Edited to make it clear I want more than 2 records per group if there are more than 2 duplictes
Use DataFrame.drop_duplicates
in first step, then get top values and last use DataFrame.merge
:
df1 = df.drop_duplicates(['id','value']).sort_values(['id','value']).groupby('id').head(2)
df = df.merge(df1)
print (df)
id value
0 1 1
1 1 1
2 1 2
3 1 2
4 2 1
5 2 2
6 2 2
7 3 1
8 4 1
df = pd.DataFrame({'id':[1,1,1,1,1,2,2,2,2,2,2,3,4],'value':[1,1,1,1,3,1,2,2,3,3,4,1,1]})

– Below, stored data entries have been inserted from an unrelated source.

From an optimization exercise on the open Yosys and OpenROAD flow, aimed at small area; shortcuts taken in it are not production practice. Function was checked by simulation only, so behaviour that the tests miss may differ from the original. Power figures rest on the tool's default switching activity, not on a simulated workload.

## flow/standard.sh

```bash
#!/bin/bash
# synth_recipe.tcl (not shown) runs the flow's synth.tcl, then flattens the netlist and writes it again
# the make line also repeats each setting of config.mk as NAME=value (left out here)
make -C /OpenROAD-flow-scripts/flow DESIGN_CONFIG=/design/flow/config.mk WORK_HOME=/design/flow/orfs CLKGATE_MAP_FILE= SYNTH_SCRIPT=/design/flow/synth_recipe.tcl "${@:-finish}"
```

## flow/constraint.sdc

```tcl
create_clock -name core_clock -period 10.0 [get_ports {clk}]
set_input_delay 2.0000 -clock core_clock [delete_from_list [all_inputs] [get_ports {clk}]]
set_output_delay 2.0000 -clock core_clock [all_outputs]
set_load 0.01 [all_outputs]
```

## flow/flow/run.sh

```bash
#!/bin/bash
# Standard layout, with the smallest buffer on the ports instead of ORFS's default.
set -euo pipefail
bash standard.sh BUFFER_PORTS_ARGS="-buffer_cell sky130_fd_sc_hd__buf_1" finish > standard.log 2>&1
```

## flow/config.mk

```make
export PLATFORM = sky130hd
export DESIGN_NAME = cp_slot_engine
export DESIGN_NICKNAME = cp_slot_engine
export VERILOG_FILES = /design/flow/design.v
export SDC_FILE = /design/flow/constraint.sdc
export NUM_CORES = 4
export LEC_CHECK = 0
export CAP_MARGIN = 20
export CORE_MARGIN = 2
export CORE_UTILIZATION = 40
export CTS_BUF_LIST = sky130_fd_sc_hd__clkbuf_4 sky130_fd_sc_hd__clkbuf_8 sky130_fd_sc_hd__clkbuf_16
export SLEW_MARGIN = 20
```

## flow/design.v

```verilog
module cp_ledmode (
    input  wire [2:0] rec,
    input  wire       ctx_gerr,
    input  wire       ctx_act,
    output reg  [2:0] led_mode
);
    localparam M_OFF  = 3'd0, M_ON = 3'd1, M_SLOW = 3'd2, M_FAST = 3'd3, M_DATA = 3'd4;
    always @* begin
        if (ctx_gerr)
            led_mode = M_FAST;
        else if (ctx_act)
            led_mode = M_DATA;
        else case (rec)
            3'b000:  led_mode = M_OFF;
            3'b001:  led_mode = M_SLOW;
            3'b100:  led_mode = M_ON;
            default: led_mode = M_FAST;
        endcase
    end
endmodule
module cp_debounce (
    input  wire clk,
    input  wire rst,
    input  wire en,       
    input  wire level,    
    output wire press     
);
    localparam S_IDLE = 3'd0, S_P1 = 3'd1, S_P2 = 3'd3, S_CONF = 3'd4, S_R1 = 3'd6, S_R2 = 3'd5;
    reg [2:0] state, state_n;
    always @* begin
        case (state)
            S_IDLE:  state_n = level ? S_P1 : S_IDLE;
            S_P1:    state_n = level ? S_P2 : S_IDLE;
            S_P2:    state_n = level ? S_CONF : S_IDLE;
            S_CONF:  state_n = level ? S_CONF : S_R1;
            S_R1:    state_n = level ? S_CONF : S_R2;
            S_R2:    state_n = level ? S_CONF : S_IDLE;
            default: state_n = S_IDLE;
        endcase
    end
    always @(posedge clk) begin
        if (rst)     state <= S_IDLE;
        else if (en) state <= state_n;
    end
    assign press = en & level & (state == S_P2);
endmodule
module cp_blink (
    input  wire        clk,
    input  wire        rst,
    input  wire        tick,
    input  wire        fatal,
    input  wire        boot_run,     
    input  wire [47:0] led_modes,    
    output reg  [15:0] led_visible,
    output wire        boot_end      
);
    localparam MD_OFF = 3'd0, MD_ON = 3'd1, MD_SLOW = 3'd2, MD_FAST = 3'd3, MD_DATA = 3'd4;
    reg [4:0]  cnt   [0:15];
    reg [4:0]  cnt_n [0:15];
    reg [15:0] lvl_n;
    integer i;
    always @* begin
        for (i = 0; i < 16; i = i + 1) begin
            cnt_n[i] = cnt[i] + 1'b1;
            lvl_n[i] = led_visible[i];
            case (led_modes[3*i +: 3])
                MD_SLOW: begin
                    if (cnt[i][4] & cnt[i][3]) begin cnt_n[i] = 0; lvl_n[i] = ~led_visible[i]; end
                end
                MD_FAST: begin
                    if (cnt[i][4] | cnt[i][3] | cnt[i][2]) begin cnt_n[i] = 0; lvl_n[i] = ~led_visible[i]; end
                end
                MD_ON:   begin cnt_n[i] = 0; lvl_n[i] = 1'b1; end
                MD_DATA: begin cnt_n[i] = 0; lvl_n[i] = ~led_visible[i]; end
                default: begin cnt_n[i] = 0; lvl_n[i] = 1'b0; end
            endcase
        end
    end
    assign boot_end = tick & led_visible[15];
    always @(posedge clk)
        if (tick)
            for (i = 0; i < 16; i = i + 1) cnt[i] <= cnt_n[i];
    always @(posedge clk) begin
        if (rst)
            led_visible <= 16'h0000;
        else if (tick && !fatal) begin
            if (boot_run)
                led_visible <= {led_visible[14:0], ~|led_visible};
            else
                led_visible <= lvl_n;
        end
    end
endmodule
module cp_controller (
    input  wire        clk,
    input  wire        rst,
    input  wire        res_ok,
    input  wire        boot_end,    
    input  wire [1:0]  evt,         
    input  wire        fa_rsp,
    input  wire [2:0]  fa_status,
    input  wire        fa_flag,
    input  wire [31:0] fa_size,
    input  wire [3:0]  st_idx,
    output wire        boot_run,
    output wire        busy,
    output wire        ready,
    output wire        fatal,
    output reg  [3:0]  mux_addr,
    output reg         fa_req,
    output reg  [2:0]  fa_cmd,
    output reg         arch_req,
    output reg         gerr,
    output wire [2:0]  run_err,
    output wire [47:0] led_modes,
    output wire [8:0]  st_data
);
    localparam PH_IDLE   = 4'd0,  PH_START  = 4'd1,  PH_SELECT = 4'd2,  PH_S2     = 4'd3,
               PH_S1     = 4'd4,  PH_S0     = 4'd5,  PH_DETECT = 4'd6,  PH_READ   = 4'd7,
               PH_ARCHIVE= 4'd8,  PH_WRITE  = 4'd9,  PH_VERIFY = 4'd10, PH_NEXT   = 4'd11,
               PH_BOOTD  = 4'd13, PH_BOOTR  = 4'd14, PH_FATAL  = 4'd15;
    localparam RC_ABS = 3'b000, RC_MATCH = 3'b001, RC_MISM = 3'b010,
               RC_OK  = 3'b100, RC_VFY   = 3'b101, RC_RD   = 3'b110, RC_WR = 3'b111;
    localparam E_OK = 3'd0, E_NOCHIP = 3'd1, E_READ = 3'd3, E_WRITE = 3'd4, E_VERIFY = 3'd5;
    localparam C_NONE = 3'd0, C_DETECT = 3'd1, C_READ = 3'd2, C_WRITE = 3'd3, C_VERIFY = 3'd4;
    reg [3:0]  phase, phase_n;
    reg        wfw, wfw_n;           
    reg [3:0]  cur, cur_n;
    reg        rf, rf_n;             
    reg        gerr_n;
    reg [3:0]  mux_n;
    reg [31:0] ref_size;
    reg [1:0]  rec0, rec0_n;         
    reg [2:0]  rec  [1:15];
    reg [2:0]  rec_n [1:15];
    reg [2:0]  wr_code, vf_code;
    integer i;
    wire [2:0] rec_all [0:15];
    assign rec_all[0] = {rec0[1], rec0[1] & rec0[0], ~rec0[1] & rec0[0]};
    genvar g;
    generate
        for (g = 1; g < 16; g = g + 1) begin : g_rec
            assign rec_all[g] = rec[g];
        end
    endgenerate
    wire cls_pres = (fa_status == E_OK) && fa_flag;
    wire cls_abs  = (fa_status == E_NOCHIP) || ((fa_status == E_OK) && !fa_flag);
    wire st_ok    = (fa_status == E_OK);
    wire in_settle = (phase == PH_S2) || (phase == PH_S1) || (phase == PH_S0);
    wire act = (phase == PH_READ) || (phase == PH_WRITE) || (phase == PH_VERIFY) ||
               (in_settle && wfw && cur != 4'd0);
    assign boot_run = (phase == PH_BOOTR);
    assign fatal    = (phase == PH_FATAL);
    assign busy     = (phase != PH_IDLE);
    assign ready    = !fatal && (phase != PH_BOOTR) && (phase != PH_BOOTD);
    assign run_err  = {1'b0, rf, gerr};
    wire [3:0] nxt = cur + 1'b1;
    wire       nxt_match = (rec_all[nxt][2] | rec_all[nxt][0]);
    always @* begin
        phase_n = phase;
        wfw_n   = wfw;
        cur_n   = cur;
        rf_n    = rf;
        gerr_n  = gerr;
        mux_n   = mux_addr;
        rec0_n  = rec0;
        for (i = 1; i < 16; i = i + 1) rec_n[i] = rec[i];
        fa_req   = 1'b0;
        fa_cmd   = C_NONE;
        arch_req = 1'b0;
        case (fa_status)
            E_READ:   wr_code = RC_RD;
            E_VERIFY: wr_code = RC_VFY;
            default:  wr_code = RC_WR;
        endcase
        case (fa_status)
            E_READ:   vf_code = RC_RD;
            E_WRITE:  vf_code = RC_WR;
            default:  vf_code = RC_VFY;
        endcase
        if (fa_rsp) begin
            case (phase)
                PH_DETECT: begin
                    if (cur == 4'd0) begin
                        if (cls_pres) begin
                            rec0_n = 2'b01;
                            if (wfw) begin
                                fa_req  = 1'b1;
                                fa_cmd  = C_READ;
                                phase_n = PH_READ;
                            end else begin
                                phase_n = PH_NEXT;
                            end
                        end else begin
                            rec0_n  = 2'b00;
                            gerr_n  = 1'b1;
                            rf_n    = 1'b0;
                            phase_n = PH_IDLE;
                        end
                    end else begin
                        for (i = 1; i < 16; i = i + 1)
                            if (cur == i) begin
                                if (cls_pres)
                                    rec_n[i] = (fa_size == ref_size) ? RC_MATCH : RC_MISM;
                                else if (cls_abs)
                                    rec_n[i] = RC_ABS;
                                else
                                    rec_n[i] = RC_MISM;
                            end
                        phase_n = PH_NEXT;
                    end
                end
                PH_READ: begin
                    if (st_ok) begin
                        rec0_n  = 2'b10;
                        phase_n = PH_ARCHIVE;
                    end else begin
                        rec0_n  = 2'b11;
                        gerr_n  = 1'b1;
                        rf_n    = 1'b1;
                        phase_n = PH_IDLE;
                    end
                end
                PH_WRITE: begin
                    if (st_ok) begin
                        fa_req  = 1'b1;
                        fa_cmd  = C_VERIFY;
                        phase_n = PH_VERIFY;
                    end else begin
                        for (i = 1; i < 16; i = i + 1)
                            if (cur == i) rec_n[i] = wr_code;
                        phase_n = PH_NEXT;
                    end
                end
                PH_VERIFY: begin
                    for (i = 1; i < 16; i = i + 1)
                        if (cur == i) rec_n[i] = (st_ok && fa_flag) ? RC_OK : vf_code;
                    phase_n = PH_NEXT;
                end
                default: ;
            endcase
        end else begin
            case (phase)
                PH_BOOTD: phase_n = PH_IDLE;
                PH_START: begin
                    gerr_n = 1'b0;
                    rf_n   = 1'b0;
                    cur_n  = 4'd0;
                    rec0_n = 2'b00;
                    if (!wfw)
                        for (i = 1; i < 16; i = i + 1) rec_n[i] = RC_ABS;
                    phase_n = PH_SELECT;
                end
                PH_SELECT: begin
                    mux_n   = cur;
                    phase_n = PH_S2;
                end
                PH_S2: phase_n = PH_S1;
                PH_S1: phase_n = PH_S0;
                PH_S0: begin
                    fa_req = 1'b1;
                    if (cur == 4'd0 || !wfw) begin
                        fa_cmd  = C_DETECT;
                        phase_n = PH_DETECT;
                    end else begin
                        fa_cmd  = C_WRITE;
                        phase_n = PH_WRITE;
                    end
                end
                PH_ARCHIVE: begin
                    arch_req = 1'b1;
                    phase_n  = PH_NEXT;
                end
                PH_NEXT: begin
                    if (cur == 4'd15) begin
                        phase_n = PH_IDLE;
                    end else begin
                        cur_n = nxt;
                        if (!wfw || nxt_match)
                            phase_n = PH_SELECT;
                    end
                end
                default: ;
            endcase
        end
        if (phase == PH_BOOTR && boot_end)
            phase_n = PH_BOOTD;
        if (phase == PH_IDLE) begin
            if (evt[0]) begin
                wfw_n   = 1'b0;
                phase_n = PH_START;
            end else if (evt[1]) begin
                wfw_n   = 1'b1;
                phase_n = PH_START;
            end
        end
        if (rst) begin
            fa_req   = 1'b0;
            fa_cmd   = C_NONE;
            arch_req = 1'b0;
        end
    end
    generate
        for (g = 0; g < 16; g = g + 1) begin : g_mode
            cp_ledmode u_mode (
                .rec      (rec_all[g]),
                .ctx_gerr (gerr),
                .ctx_act  (act && (cur == g)),
                .led_mode (led_modes[3*g +: 3])
            );
        end
    endgenerate
    wire [2:0] st_rec = rec_all[st_idx];
    wire [2:0] st_mode;
    cp_ledmode u_st_mode (
        .rec      (st_rec),
        .ctx_gerr (gerr),
        .ctx_act  (act && (cur == st_idx)),
        .led_mode (st_mode)
    );
    assign st_data = {
        |st_rec,
        st_rec[2] | (st_rec[1:0] == 2'b01) ? 2'b01 : (st_rec[1:0] == 2'b10 ? 2'b10 : 2'b00),
        st_rec[2] ? {1'b0, st_rec[1:0]} + 3'd1 : 3'd0,
        st_mode
    };
    always @(posedge clk)
        if (phase == PH_DETECT && cur == 4'd0)
            ref_size <= fa_size;
    always @(posedge clk) begin
        wfw <= wfw_n;
        cur <= cur_n;
    end
    always @(posedge clk) begin
        if (rst) begin
            phase    <= res_ok ? PH_BOOTR : PH_FATAL;
            gerr     <= 1'b0;
            rf       <= 1'b0;
            mux_addr <= 4'd0;
            rec0     <= 2'b00;
            for (i = 1; i < 16; i = i + 1) rec[i] <= RC_ABS;
        end else begin
            phase    <= phase_n;
            gerr     <= gerr_n;
            rf       <= rf_n;
            mux_addr <= mux_n;
            rec0     <= rec0_n;
            for (i = 1; i < 16; i = i + 1) rec[i] <= rec_n[i];
        end
    end
endmodule
module cp_slot_engine (
    input  wire        clk,
    input  wire        rst,
    input  wire [3:0]  dip,
    input  wire        res_ok,
    input  wire        tick,
    input  wire        sample,
    input  wire        btn_check,
    input  wire        btn_write,
    input  wire        fa_rsp,
    input  wire [2:0]  fa_status,
    input  wire        fa_flag,
    input  wire [31:0] fa_size,
    input  wire [3:0]  st_idx,
    output wire [3:0]  mux_addr,
    output wire [15:0] led,
    output wire        fa_req,
    output wire [2:0]  fa_cmd,
    output wire [3:0]  fa_speed,
    output wire        arch_req,
    output wire        busy,
    output wire        ready,
    output wire        gerr,
    output wire        fatal,
    output wire [2:0]  run_err,
    output wire [2:0]  fatal_code,
    output wire [1:0]  evt,
    output wire [8:0]  st_data
);
    wire        boot_run, boot_end;
    wire [47:0] led_modes;
    reg  [3:0]  speed_cfg;
    always @(posedge clk)
        if (rst) speed_cfg <= dip;
    wire sample_en = sample && !rst && !fatal;
    cp_debounce u_db_check (
        .clk(clk), .rst(rst), .en(sample_en), .level(btn_check), .press(evt[0])
    );
    cp_debounce u_db_write (
        .clk(clk), .rst(rst), .en(sample_en), .level(btn_write), .press(evt[1])
    );
    cp_blink u_blink (
        .clk        (clk),
        .rst        (rst),
        .tick       (tick),
        .fatal      (fatal),
        .boot_run   (boot_run),
        .led_modes  (led_modes),
        .led_visible(led),
        .boot_end   (boot_end)
    );
    cp_controller u_ctl (
        .clk       (clk),
        .rst       (rst),
        .res_ok    (res_ok),
        .boot_end  (boot_end),
        .evt       (evt),
        .fa_rsp    (fa_rsp),
        .fa_status (fa_status),
        .fa_flag   (fa_flag),
        .fa_size   (fa_size),
        .st_idx    (st_idx),
        .boot_run  (boot_run),
        .busy      (busy),
        .ready     (ready),
        .fatal     (fatal),
        .mux_addr  (mux_addr),
        .fa_req    (fa_req),
        .fa_cmd    (fa_cmd),
        .arch_req  (arch_req),
        .gerr      (gerr),
        .run_err   (run_err),
        .led_modes (led_modes),
        .st_data   (st_data)
    );
    assign fa_speed   = speed_cfg;
    assign fatal_code = {fatal, fatal, 1'b0};
endmodule
```

==> results of run 1 <==
[metrics by stage]
step / instance area [µm²] / hold WS [ns] / util (%)
2_1_floorplan: 11500 / 0.440 / -
3_3_place_gp: 12200 / 0.455 / 42.8
3_5_place_dp: 12200 / 0.467 / 42.8
4_1_cts: 12800 / 0.479 / 44.8
5_1_grt: 12800 / 0.521 / 44.8
6_report: 12800 / 0.475 / 44.8
[worst max-delay path, cell delays in order]
cell and delay [ns]:
buf_1 0.72, nor2b_1 0.20, a221oi_1 0.38, a21oi_1 0.08
a21oi_1 0.12, o21ai_0 0.16, a21oi_1 0.42, inv_1 0.12
ha_1 0.24, nor2_1 0.10, nor2_1 0.04, a21oi_1 0.17
buf_1 0.16
[registers in the layout (all words and copies together) (netlist names), 2 cells and up]
name	count
u_blink.cnt	80
u_ctl.rec	45
u_ctl.ref_size	32
u_blink.led_visible	16
speed_cfg	4
u_ctl.cur	4
u_ctl.mux_addr	4
u_ctl.phase	4
u_db_check.state	3
u_db_write.state	3
u_ctl.rec0	2
[layer usage]
metal | routed length, µm | vias up | share of wire (%)
li1 | - | 4770 | -
met1 | 14600 | 4751 | 45
met2 | 15000 | 316 | 46
met5 | 0 | - | 0
met3 | 2110 | 53 | 6.5
met4 | 911 | 0 | 2.8
[power breakdown]
part	internal (W)	switching [W]	total, W
Combinational	0.0000541	0.000105	0.000159
Sequential	0.000890	0.0000274	0.000917
Clock	0.000354	0.000338	0.000691
[placed cells by master, fill, tap and decap left out, drive strengths merged, types with 28 or more instances in the layout]
master	n
xor2	46
a21oi	80
inv	40
dfxtp	79
nor2	163
nand2	115
nor2b	28
nor3	58
buf	108
nand3	62
o21ai	58
edfxtp	121
mux2i	35
[cell families after synthesis]
family          synth area share (%)
other cells                   0.0325
xor+xnor                        5.54
buf+inv                         3.70
compound gates                  16.7
fa+ha+maj                       2.82
mux                             4.01
flops                           45.2
simple gates                    22.0
[path summary, 6_finish.rpt]
path	startpoint	to	slack, ns	cells after the start
hold reg to reg	u_db_check.state[2]$_SDFFE_PP0P_	u_db_check.state[2]$_SDFFE_PP0P_	0.48	2
setup / recovery	st_idx[3]	st_data[0]	3.05	13
setup reg to reg	u_ctl.phase[1]$_SDFF_PP1_	u_ctl.rec[14][2]$_SDFFE_PP0P_	6.35	8
hold / removal	u_db_check.state[2]$_SDFFE_PP0P_	u_db_check.state[2]$_SDFFE_PP0P_	0.48	2
[layout make-up]
class | instances | area (µm²)
clock buffer | 18 | 433
inverter | 34 | 128
clock inverter | 14 | 141
fill | 2831 | 15800
tap | 384 | 480
sequential | 200 | 5220
multi-input combinational | 961 | 5920
timing repair buffer | 110 | 462
==> flow_summary_export.csv, run 1 <==
group,metric,value,unit
status,status,"finished clean",
setup_path,path_class,"input pin to output pin",
place,dpl.hpwl,23000,µm
route,vias_per_cell,5.75,
cts,clock_path_buffers,2,
logic_synthesis,synth-seq-area-share,45.2,%
sta,setup_ws,3.05,ns
route,dr_total_vias,9890,
sta,setup_viol,0,
final_layout,nets,1402,
setup_path,cp-start-kind,"input pin",
place,dpl_worst_slack,3.16,ns
global_route,busiest_layer,"met2",
sta,fin_skew,0.0147,ns
cts,clk_latency,0.45,ns
power,p_total,0.00177,W
sta,slew_violations,0,
floorplan,dieArea,30200,µm²
place,placedCellCount,1689,
logic_synthesis,syn_area,11500,µm²
job,maxCapViolations,0,
sta,fin_crit_sh,69.5,%
floorplan,core,28500,µm²
global_route,met2_usage,34.2,%
final_layout,n_antenna_cell,0,
logic_synthesis,ys_types,83,
global_route,grt_util_met3,4.43,%
route,wl_per_cell,19.0,µm
floorplan,io_pins,102,
global_route,grt_pass1_vias,9298,
sta,fin_setup_tns,0,ns
logic_synthesis,synth_top_area_cell,"edfxtp_1",
final_layout,fin_cells,1721,
floorplan,die_h,174,µm
power,leakage,4.36,nW
cts,hold_buffers,0,
floorplan,initial_core_util,40.4,%
route,remaining_drc_errors,0,
place,port_buffers,99,
logic_synthesis,synth.avg_cell_area,9.15,µm²
logic_synthesis,synth_top_area_share,31.5,%
cts,cts_setup_buffers,0,
global_route,grt_pass1_wl,52000,µm
global_route,gr-total-overflow,0,
logic_synthesis,yosysWarnings,11,
cts,postCtsResizedCells,0,
logic_synthesis,synth_common_cells,"nor2_1 (163), edfxtp_1 (121), nand2_1 (115), a21oi_1 (79), dfxtp_1 (79)",
sta,rsz0062_at_grt,"false",
logic_synthesis,yosys_register_bits,200,
power,p_per_area,138,nW/µm²
cts,cts_tree,"done",
setup_path,cp.required,8.00,ns
global_route,grtUsageMet1,29.6,%
floorplan,row_count,62,
worst_hold_path,worstHoldPathType,"register to register",
route,ant_nets,0,
setup_path,worstPathArrival,4.95,ns
sta,worst_pin_slew,1.19,ns
setup_path,end_kind,"output pin",
sta,slew-limit-headroom,20.5,%
global_route,grt_max_degree,59,
power,vdd_drop_max,0.000104,V
logic_synthesis,yosys-top-cells-area,"edfxtp_1 (32%), dfxtp_1 (14%), nor2_1 (5.3%), nand2_1 (3.7%), xor2_1 (3.5%)",
sta,period_needed,6.95,ns
route,first_pass_iters,5,
cts,htreeDepth,4,
cts,cts_root_buffer,"clkbuf_16",
floorplan,die_x,174,µm
place,gp_congestion,0.936,
route,drt-initial-drc-count,918,
setup_path,path_max_fanout,21,
logic_synthesis,synth-edff-count,121,
final_layout,area_growth,10.8,%
logic_synthesis,netlist_instances,1260,
global_route,antenna_found_initial,0,
logic_synthesis,async_flop_share,0,%
logic_synthesis,yosysMostFrequentCell,"nor2_1",
logic_synthesis,synth_top_flop_cell,"edfxtp_1",
cts,clock-sinks,200,
sta,hold_viol,0,
cts,path_clk_slew,0.07,ns
cts,cts_made_buffers,17,
sta,fmax,144,MHz
global_route,grt.total_usage,21.7,%
route,routed_wirelength,32600,µm
final_layout,drive_gt1_share,5.98,%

df1 = df.drop_duplicates(['id','value']).sort_values(['id','value']).groupby('id').head(2)
df = df.merge(df1)
print (df)
id value
0 1 1
1 1 1
2 1 1
3 1 1
4 1 3
5 2 1
6 2 2
7 2 2
8 3 1
9 4 1
Or use custom lambda function with GroupBy.transform
and filter in boolean indexing
:
df = df[df.groupby('id')['value'].transform(lambda x: x.isin(sorted(set(x))[:2]))]
print (df)
id value
0 1 1
1 1 1
2 1 2
3 1 2
5 2 1
6 2 2
7 2 2
11 3 1
12 4 1
df = df[df.groupby('id')['value'].transform(lambda x: x.isin(sorted(set(x))[:2]))]
print (df)
id value
0 1 1
1 1 1
2 1 1
3 1 1
4 1 3
5 2 1
6 2 2
7 2 2
11 3 1
12 4 1